## Task prompt:
Set down, please, exactly the lines below that run from the line with "AND/OR/NAND/NOR: 26.1" to the line with "endpoints found under", both lines included.

━━━━━ Excerpted data ━━━━━

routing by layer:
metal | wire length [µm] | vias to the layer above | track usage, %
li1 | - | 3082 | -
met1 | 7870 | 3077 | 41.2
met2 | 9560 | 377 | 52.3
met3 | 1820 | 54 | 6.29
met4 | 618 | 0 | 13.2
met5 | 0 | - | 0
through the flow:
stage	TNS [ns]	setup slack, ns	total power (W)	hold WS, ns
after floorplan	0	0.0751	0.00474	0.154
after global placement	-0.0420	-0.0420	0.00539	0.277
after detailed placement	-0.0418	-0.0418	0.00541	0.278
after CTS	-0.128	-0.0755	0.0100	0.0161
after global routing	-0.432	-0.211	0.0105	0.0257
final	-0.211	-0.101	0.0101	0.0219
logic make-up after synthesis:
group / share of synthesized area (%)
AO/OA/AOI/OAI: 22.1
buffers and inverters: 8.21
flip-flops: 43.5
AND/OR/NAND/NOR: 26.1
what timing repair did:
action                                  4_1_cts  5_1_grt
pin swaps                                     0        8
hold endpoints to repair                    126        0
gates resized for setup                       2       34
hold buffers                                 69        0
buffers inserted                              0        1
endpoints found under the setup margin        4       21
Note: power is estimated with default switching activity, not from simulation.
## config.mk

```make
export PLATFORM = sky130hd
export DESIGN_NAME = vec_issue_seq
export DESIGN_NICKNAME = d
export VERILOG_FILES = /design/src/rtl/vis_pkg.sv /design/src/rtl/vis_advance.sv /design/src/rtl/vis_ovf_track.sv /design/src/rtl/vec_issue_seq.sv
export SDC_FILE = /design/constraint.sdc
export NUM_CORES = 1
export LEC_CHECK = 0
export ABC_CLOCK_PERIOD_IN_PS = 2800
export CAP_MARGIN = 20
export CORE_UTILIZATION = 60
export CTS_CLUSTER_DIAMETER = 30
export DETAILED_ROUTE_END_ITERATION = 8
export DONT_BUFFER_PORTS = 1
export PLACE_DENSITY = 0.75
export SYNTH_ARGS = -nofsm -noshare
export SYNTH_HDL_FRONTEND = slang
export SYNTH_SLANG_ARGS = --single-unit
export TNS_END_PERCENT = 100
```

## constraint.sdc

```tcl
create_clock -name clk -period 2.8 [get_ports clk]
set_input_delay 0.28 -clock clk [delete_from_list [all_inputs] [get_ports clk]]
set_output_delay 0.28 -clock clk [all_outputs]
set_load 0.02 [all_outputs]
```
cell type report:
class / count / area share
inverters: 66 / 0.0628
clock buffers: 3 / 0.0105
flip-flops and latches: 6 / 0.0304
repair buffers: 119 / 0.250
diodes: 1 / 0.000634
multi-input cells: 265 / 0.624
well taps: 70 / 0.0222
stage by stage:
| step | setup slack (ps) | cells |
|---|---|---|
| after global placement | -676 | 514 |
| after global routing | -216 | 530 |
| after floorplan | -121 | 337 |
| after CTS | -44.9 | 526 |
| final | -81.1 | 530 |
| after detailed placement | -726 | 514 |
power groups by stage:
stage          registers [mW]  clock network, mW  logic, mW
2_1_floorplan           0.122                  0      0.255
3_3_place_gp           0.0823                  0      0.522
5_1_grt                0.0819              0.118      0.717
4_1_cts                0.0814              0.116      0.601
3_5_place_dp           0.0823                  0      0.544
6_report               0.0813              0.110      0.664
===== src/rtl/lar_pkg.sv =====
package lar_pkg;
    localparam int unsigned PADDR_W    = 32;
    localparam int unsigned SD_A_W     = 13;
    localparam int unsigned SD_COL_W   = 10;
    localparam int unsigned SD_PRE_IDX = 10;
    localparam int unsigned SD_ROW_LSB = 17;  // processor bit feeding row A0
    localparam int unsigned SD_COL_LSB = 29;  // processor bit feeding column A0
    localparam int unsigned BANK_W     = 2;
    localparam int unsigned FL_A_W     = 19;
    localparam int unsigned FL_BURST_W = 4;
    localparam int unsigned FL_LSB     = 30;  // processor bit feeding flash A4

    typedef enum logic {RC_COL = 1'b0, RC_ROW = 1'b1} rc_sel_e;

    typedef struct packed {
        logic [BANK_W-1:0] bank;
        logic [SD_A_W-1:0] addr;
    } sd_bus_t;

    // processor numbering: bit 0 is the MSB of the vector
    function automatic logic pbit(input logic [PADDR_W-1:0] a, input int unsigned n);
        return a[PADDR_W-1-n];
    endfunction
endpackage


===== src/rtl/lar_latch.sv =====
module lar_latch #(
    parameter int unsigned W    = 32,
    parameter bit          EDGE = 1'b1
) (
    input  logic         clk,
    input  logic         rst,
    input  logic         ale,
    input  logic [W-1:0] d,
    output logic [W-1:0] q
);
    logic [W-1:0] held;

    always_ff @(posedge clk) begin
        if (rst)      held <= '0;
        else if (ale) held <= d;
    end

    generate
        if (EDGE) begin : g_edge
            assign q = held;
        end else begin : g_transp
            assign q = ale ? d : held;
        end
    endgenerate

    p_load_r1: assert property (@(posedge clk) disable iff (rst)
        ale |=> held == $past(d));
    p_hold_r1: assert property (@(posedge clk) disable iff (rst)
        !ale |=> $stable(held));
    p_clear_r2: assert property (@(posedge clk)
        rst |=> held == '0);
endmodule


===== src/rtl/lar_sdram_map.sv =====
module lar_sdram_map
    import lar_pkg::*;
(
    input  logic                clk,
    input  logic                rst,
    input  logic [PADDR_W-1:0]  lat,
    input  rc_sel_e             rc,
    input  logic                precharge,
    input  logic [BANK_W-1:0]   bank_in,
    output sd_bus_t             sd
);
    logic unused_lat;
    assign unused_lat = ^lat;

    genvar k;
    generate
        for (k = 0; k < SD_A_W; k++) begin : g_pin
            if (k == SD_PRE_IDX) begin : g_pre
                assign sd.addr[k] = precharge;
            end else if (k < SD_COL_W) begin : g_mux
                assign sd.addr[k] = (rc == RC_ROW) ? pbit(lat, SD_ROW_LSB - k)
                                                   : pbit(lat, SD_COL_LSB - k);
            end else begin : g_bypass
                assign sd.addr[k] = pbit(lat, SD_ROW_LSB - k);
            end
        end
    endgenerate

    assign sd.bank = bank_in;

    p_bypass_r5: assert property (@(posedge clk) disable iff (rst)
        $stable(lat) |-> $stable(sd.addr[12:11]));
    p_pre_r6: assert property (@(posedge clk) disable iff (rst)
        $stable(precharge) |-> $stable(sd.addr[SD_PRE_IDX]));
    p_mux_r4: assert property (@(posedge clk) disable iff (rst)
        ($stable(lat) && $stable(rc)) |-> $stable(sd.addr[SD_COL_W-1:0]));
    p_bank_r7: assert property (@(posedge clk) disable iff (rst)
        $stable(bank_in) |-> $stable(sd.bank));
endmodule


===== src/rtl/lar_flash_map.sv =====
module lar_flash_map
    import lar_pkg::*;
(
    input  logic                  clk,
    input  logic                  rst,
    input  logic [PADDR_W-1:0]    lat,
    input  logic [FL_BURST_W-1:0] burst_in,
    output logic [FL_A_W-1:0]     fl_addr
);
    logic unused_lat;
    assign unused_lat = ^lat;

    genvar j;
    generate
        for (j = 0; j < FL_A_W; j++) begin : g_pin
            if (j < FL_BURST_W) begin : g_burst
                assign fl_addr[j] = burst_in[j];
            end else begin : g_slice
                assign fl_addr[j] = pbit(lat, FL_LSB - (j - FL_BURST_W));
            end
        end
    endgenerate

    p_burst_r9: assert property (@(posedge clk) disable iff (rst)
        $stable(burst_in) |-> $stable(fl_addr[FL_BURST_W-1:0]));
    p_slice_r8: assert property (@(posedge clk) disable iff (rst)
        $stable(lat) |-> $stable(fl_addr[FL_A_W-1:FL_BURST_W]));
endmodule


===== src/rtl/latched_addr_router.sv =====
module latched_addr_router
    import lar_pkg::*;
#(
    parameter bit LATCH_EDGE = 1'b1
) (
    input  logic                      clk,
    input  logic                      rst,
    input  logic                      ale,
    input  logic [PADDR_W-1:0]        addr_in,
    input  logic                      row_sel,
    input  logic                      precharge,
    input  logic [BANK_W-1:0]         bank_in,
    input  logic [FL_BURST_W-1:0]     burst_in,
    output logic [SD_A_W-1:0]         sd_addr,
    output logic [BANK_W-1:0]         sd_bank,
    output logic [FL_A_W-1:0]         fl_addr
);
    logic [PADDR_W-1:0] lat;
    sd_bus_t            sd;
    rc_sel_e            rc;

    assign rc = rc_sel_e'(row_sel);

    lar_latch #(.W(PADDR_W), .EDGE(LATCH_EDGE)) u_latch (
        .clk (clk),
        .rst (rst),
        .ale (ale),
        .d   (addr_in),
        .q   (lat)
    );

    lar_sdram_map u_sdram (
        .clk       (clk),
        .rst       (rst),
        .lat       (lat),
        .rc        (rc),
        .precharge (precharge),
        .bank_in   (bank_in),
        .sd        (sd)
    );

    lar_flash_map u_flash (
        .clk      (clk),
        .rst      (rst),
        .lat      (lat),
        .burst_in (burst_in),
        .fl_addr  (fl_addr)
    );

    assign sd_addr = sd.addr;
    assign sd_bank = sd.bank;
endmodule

━━━━━

## Solution below:
AND/OR/NAND/NOR: 26.1
what timing repair did:
action                                  4_1_cts  5_1_grt
pin swaps                                     0        8
hold endpoints to repair                    126        0
gates resized for setup                       2       34
hold buffers                                 69        0
buffers inserted                              0        1
endpoints found under the setup margin        4       21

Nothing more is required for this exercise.